Data for processing Block Start

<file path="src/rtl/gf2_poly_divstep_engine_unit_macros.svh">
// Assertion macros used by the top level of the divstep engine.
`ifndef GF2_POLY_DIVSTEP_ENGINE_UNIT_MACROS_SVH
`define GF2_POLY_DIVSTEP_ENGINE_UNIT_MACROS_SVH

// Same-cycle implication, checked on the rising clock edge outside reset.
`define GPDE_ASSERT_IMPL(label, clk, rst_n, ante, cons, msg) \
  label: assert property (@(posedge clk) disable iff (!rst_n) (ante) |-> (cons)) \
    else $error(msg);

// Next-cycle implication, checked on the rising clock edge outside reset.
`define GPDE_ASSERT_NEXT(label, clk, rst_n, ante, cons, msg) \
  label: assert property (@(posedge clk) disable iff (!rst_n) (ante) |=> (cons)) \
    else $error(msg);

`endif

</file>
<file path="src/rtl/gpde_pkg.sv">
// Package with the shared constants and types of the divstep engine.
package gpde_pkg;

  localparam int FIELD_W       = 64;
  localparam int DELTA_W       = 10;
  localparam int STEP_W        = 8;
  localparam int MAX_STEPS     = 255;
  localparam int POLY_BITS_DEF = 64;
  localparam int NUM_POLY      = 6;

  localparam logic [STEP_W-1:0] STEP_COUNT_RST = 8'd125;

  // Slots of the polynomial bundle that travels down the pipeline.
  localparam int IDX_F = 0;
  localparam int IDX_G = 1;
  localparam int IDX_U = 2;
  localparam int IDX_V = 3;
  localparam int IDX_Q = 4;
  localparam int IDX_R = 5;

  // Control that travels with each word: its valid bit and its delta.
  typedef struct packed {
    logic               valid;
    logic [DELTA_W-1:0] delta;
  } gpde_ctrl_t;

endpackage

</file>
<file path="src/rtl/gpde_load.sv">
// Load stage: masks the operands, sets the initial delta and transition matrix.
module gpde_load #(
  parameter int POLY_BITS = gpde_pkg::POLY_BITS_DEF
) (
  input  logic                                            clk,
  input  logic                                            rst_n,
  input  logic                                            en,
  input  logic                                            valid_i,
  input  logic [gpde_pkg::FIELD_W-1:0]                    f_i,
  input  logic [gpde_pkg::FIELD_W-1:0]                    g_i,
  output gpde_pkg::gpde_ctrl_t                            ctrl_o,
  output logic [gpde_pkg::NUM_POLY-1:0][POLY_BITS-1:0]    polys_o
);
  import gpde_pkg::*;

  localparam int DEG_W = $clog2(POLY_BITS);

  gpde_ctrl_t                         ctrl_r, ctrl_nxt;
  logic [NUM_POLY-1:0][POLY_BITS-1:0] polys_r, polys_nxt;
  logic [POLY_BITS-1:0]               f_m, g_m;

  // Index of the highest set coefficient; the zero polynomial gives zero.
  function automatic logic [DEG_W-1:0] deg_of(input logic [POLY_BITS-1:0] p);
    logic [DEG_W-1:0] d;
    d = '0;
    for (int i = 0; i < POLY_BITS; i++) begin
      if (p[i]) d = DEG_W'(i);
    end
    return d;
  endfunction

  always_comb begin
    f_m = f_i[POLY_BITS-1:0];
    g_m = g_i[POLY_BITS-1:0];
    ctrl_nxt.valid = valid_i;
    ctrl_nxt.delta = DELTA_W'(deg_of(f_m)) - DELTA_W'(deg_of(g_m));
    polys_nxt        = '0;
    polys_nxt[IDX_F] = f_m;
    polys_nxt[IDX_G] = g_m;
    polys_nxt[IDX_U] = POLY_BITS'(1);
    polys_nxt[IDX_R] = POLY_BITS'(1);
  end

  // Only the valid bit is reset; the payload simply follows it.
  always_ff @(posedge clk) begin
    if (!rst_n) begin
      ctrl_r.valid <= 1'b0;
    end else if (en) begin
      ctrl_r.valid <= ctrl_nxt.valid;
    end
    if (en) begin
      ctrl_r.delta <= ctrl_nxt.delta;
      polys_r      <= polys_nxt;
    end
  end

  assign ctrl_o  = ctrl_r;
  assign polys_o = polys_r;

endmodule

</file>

Data for processing Block End
Data for processing Block Start

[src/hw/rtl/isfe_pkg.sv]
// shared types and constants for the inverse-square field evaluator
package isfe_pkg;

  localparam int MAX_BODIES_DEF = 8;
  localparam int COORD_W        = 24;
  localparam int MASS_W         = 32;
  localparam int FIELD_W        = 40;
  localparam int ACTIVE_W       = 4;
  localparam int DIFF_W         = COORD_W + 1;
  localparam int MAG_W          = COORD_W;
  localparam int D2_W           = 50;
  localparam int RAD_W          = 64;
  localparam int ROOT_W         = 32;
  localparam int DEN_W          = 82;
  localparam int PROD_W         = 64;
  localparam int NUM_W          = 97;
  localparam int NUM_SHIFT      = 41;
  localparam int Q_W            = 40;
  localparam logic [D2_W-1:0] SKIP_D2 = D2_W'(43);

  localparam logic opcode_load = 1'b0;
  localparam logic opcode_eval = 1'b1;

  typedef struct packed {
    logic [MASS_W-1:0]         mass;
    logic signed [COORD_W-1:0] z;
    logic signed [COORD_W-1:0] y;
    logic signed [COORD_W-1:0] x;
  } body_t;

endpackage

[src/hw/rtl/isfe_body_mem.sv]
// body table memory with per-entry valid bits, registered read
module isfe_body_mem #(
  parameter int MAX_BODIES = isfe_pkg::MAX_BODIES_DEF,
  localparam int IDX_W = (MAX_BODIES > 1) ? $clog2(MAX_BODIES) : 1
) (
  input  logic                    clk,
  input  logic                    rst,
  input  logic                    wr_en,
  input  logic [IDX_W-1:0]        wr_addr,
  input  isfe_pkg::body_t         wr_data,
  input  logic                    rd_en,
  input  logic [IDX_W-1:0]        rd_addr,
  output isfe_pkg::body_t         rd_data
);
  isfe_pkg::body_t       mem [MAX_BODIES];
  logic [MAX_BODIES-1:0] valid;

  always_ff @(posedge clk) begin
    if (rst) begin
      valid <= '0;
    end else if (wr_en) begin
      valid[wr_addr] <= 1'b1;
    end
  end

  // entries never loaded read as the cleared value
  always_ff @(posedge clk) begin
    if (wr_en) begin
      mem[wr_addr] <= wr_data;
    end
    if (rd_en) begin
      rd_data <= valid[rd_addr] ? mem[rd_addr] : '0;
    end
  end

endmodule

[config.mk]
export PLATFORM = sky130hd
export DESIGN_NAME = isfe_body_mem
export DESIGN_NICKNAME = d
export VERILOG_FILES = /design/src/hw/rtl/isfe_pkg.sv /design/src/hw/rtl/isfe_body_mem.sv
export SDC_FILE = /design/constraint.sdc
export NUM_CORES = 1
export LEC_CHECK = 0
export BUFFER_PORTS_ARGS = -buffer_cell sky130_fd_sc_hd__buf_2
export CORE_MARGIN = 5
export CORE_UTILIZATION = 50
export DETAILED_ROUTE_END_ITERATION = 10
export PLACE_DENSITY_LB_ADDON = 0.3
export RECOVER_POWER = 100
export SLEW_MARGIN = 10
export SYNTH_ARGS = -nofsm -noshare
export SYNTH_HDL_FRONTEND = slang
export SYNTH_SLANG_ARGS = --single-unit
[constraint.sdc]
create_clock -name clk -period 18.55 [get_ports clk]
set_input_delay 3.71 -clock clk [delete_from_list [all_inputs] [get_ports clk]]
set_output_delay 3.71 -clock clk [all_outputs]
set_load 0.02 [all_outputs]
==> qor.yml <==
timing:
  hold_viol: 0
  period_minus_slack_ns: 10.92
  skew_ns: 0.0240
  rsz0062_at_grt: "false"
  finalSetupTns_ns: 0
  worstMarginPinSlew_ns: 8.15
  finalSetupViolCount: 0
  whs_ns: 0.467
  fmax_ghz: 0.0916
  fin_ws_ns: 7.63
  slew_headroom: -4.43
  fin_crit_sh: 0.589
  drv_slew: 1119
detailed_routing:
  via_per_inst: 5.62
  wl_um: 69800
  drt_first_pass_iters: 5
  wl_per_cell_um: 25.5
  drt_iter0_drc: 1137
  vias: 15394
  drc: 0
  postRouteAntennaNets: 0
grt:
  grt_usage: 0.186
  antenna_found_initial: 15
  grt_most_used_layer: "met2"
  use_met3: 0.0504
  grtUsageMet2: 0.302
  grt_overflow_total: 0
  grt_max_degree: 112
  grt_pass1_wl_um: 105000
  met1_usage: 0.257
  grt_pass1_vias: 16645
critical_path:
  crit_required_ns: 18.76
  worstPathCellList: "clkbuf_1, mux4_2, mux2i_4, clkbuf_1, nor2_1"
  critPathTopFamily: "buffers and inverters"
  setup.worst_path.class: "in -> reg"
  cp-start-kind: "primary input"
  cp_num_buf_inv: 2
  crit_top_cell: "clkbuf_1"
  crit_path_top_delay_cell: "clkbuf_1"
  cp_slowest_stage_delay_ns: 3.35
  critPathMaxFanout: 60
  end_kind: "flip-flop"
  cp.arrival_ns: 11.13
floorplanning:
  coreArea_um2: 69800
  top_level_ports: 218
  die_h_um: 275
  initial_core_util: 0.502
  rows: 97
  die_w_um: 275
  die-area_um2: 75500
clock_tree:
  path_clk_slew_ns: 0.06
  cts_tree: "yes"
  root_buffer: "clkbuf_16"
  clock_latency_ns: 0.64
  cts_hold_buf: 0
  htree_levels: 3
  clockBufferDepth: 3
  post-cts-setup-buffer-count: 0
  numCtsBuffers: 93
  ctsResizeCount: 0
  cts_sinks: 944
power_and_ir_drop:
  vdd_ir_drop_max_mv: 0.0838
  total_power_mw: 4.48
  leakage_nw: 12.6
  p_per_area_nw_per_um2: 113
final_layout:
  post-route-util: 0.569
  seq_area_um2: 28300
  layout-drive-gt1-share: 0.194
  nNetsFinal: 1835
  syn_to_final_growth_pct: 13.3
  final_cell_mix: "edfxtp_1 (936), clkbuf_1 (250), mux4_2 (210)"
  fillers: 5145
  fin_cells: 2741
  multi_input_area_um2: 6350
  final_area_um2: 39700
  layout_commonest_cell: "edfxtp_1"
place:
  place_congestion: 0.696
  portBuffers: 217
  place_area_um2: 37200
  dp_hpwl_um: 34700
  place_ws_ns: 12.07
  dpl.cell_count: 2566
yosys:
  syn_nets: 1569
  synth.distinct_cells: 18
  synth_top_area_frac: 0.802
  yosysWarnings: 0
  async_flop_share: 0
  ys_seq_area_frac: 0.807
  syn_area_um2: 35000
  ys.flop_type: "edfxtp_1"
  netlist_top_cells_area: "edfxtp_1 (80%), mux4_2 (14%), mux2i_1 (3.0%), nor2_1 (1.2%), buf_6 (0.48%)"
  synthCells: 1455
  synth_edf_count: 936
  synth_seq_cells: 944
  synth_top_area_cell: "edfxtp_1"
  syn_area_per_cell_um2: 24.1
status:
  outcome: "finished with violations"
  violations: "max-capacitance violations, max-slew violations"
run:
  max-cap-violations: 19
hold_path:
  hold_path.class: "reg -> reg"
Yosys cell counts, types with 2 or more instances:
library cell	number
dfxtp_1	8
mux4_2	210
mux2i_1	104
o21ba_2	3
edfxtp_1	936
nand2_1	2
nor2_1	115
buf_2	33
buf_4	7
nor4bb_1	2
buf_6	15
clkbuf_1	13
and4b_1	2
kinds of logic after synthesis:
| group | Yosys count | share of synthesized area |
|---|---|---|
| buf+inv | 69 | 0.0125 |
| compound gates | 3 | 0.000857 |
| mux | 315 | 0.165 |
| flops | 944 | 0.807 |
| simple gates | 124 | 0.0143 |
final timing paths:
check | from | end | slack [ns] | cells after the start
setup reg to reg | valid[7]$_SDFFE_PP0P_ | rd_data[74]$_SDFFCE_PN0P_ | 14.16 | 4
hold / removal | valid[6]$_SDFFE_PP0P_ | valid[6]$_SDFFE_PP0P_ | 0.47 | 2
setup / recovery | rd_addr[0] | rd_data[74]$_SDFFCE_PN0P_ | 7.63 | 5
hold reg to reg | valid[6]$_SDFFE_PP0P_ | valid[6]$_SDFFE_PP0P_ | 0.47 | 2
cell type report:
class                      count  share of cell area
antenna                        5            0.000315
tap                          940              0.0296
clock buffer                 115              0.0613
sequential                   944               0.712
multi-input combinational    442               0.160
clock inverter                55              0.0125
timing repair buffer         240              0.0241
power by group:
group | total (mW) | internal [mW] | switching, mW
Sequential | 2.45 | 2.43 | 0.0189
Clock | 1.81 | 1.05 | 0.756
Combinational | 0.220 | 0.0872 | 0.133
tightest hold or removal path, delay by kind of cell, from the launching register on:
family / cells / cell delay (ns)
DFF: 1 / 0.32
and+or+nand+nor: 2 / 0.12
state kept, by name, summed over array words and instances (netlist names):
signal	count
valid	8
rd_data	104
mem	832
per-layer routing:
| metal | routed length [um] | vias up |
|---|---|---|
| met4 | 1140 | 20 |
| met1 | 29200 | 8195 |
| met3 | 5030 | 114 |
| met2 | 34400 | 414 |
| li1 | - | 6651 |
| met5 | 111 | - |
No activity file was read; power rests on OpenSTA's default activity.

Data for processing Block End
Data for processing Block Start

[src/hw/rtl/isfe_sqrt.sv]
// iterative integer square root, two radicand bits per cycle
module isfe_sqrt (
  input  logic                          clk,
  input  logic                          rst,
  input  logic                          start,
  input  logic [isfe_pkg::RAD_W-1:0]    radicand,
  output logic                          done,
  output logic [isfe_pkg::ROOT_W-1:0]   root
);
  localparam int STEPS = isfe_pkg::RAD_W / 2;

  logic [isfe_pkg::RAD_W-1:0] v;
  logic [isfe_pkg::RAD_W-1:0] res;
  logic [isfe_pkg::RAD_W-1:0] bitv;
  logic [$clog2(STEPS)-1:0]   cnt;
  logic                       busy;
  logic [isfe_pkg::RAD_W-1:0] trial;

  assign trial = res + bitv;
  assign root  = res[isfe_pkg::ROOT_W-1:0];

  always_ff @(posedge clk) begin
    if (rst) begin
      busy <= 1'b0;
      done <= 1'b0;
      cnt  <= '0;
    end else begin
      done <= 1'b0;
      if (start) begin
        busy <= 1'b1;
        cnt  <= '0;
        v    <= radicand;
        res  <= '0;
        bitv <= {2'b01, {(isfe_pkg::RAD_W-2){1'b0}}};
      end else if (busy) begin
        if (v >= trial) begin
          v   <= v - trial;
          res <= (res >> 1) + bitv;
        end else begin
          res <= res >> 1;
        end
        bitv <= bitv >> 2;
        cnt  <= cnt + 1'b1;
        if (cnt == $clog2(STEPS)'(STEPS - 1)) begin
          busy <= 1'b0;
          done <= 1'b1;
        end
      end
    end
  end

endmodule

Data for processing Block End

## Assignment
Reproduce the lines of the entries above from the one with "5030 | 114 |" to the one with "No activity file", both included, exactly and without any other line.

## Response area
| met3 | 5030 | 114 |
| met2 | 34400 | 414 |
| li1 | - | 6651 |
| met5 | 111 | - |
No activity file was read; power rests on OpenSTA's default activity.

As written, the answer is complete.